YouTube Embedding and Copyright
There seems to be a considerable amount of interest in, and confusion about, the copyright law consequences of embedding a YouTube video in your blog. In fact, the Blog Herald just ran a story suggesting that bloggers could be on the hook for copyright infringement if they embed a video that turns out to be infringing.
Well, the news really isn't that dire. In fact, I'd say bloggers are generally pretty safe on this score, at least until someone notifies them that an embedded video is infringing.
First, it's important to understand what an embedded YouTube video is -- it's a link. Just a link. Nothing but a link. In fact, here's the entire html code needed to embed EFF's Corruptibles video into a blog:
<object width="425" height="350"><param name="movie" value="https://www.youtube.com/v/8-5INcUuoEs"></param><param name="wmode" value="transparent"></param><embed src="https://www.youtube.com/v/8-5INcUuoEs" type="application/x-shockwave-flash" wmode="transparent" width="425" height="350"></embed></object>
Taking a look at the actual code makes one thing obvious: no copy of the YouTube video is being stored on your server (only the HTML code for the embed). The video stays on, and is streamed from, YouTube's servers.

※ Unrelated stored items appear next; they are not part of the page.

## config.mk

```make
export PLATFORM = sky130hd
export DESIGN_NAME = verbatim_terminator_scanner
export DESIGN_NICKNAME = d
export VERILOG_FILES = /design/src/rtl/core/vts_pkg.sv /design/src/rtl/core/vts_front.sv /design/src/rtl/core/vts_queue.sv /design/src/rtl/core/vts_back.sv /design/src/rtl/core/verbatim_terminator_scanner.sv
export SDC_FILE = /design/constraint.sdc
export NUM_CORES = 1
export LEC_CHECK = 0
export ABC_AREA = 0
export BUFFER_PORTS_ARGS = -buffer_cell sky130_fd_sc_hd__buf_2
export CELL_PAD_IN_SITES_DETAIL_PLACEMENT = 0
export CELL_PAD_IN_SITES_GLOBAL_PLACEMENT = 1
export CORE_MARGIN = 4
export CORE_UTILIZATION = 40
export CTS_CLUSTER_SIZE = 40
export DETAILED_ROUTE_END_ITERATION = 7
export GPL_ROUTABILITY_DRIVEN = 0
export PLACE_DENSITY_LB_ADDON = 0.1
export SYNTH_ARGS = -nofsm -noshare
export SYNTH_HDL_FRONTEND = slang
export SYNTH_MEMORY_MAX_BITS = 65536
export SYNTH_SLANG_ARGS = --single-unit
```

## constraint.sdc

```tcl
create_clock -name clock -period 7.9 [get_ports clock]
set_clock_uncertainty 0.15 [all_clocks]
set_input_delay 0.79 -clock clock [delete_from_list [all_inputs] [get_ports clock]]
set_output_delay 0.79 -clock clock [all_outputs]
set_load 0.01 [all_outputs]
```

That makes the embedded YouTube video essentially indistinguishable from the in-line image links that are used all over the Web, including in Google's Image Search. In the recent Perfect 10 v. Amazon ruling, the Ninth Circuit made it very clear that where in-line links are concerned, there is absolutely no direct copyright infringement liability. So, for purposes of direct infringement, the answer to one question will generally resolve the issue: where is the copy hosted?
That leaves contributory infringement. If you link to a video that you know is infringing, or that any reasonable person would have known is infringing, and if your link materially contributes to the infringement, then you could be liable for contributory infringement -- a kind of "aiding and abetting" liability.
The contributory infringement test should leave plenty of breathing room for most bloggers. Two rules of thumb should avoid most issues -- (1) don't embed videos that are obviously infringing, and (2) consider removing embedded videos once you've been notified by a copyright owner that they are infringing.
If you want even more protection, you can register yourself as the "Copyright Agent" for your blog (requires a form and $80 payment to the U.S. Copyright Office), familiarize yourself with the requirements of the DMCA's online service provider "safe harbors" (the chief one for most bloggers will be notice-and-takedown), and take advantage of the same protections that shield Yahoo! and Google when they link to sites that may include infringing materials.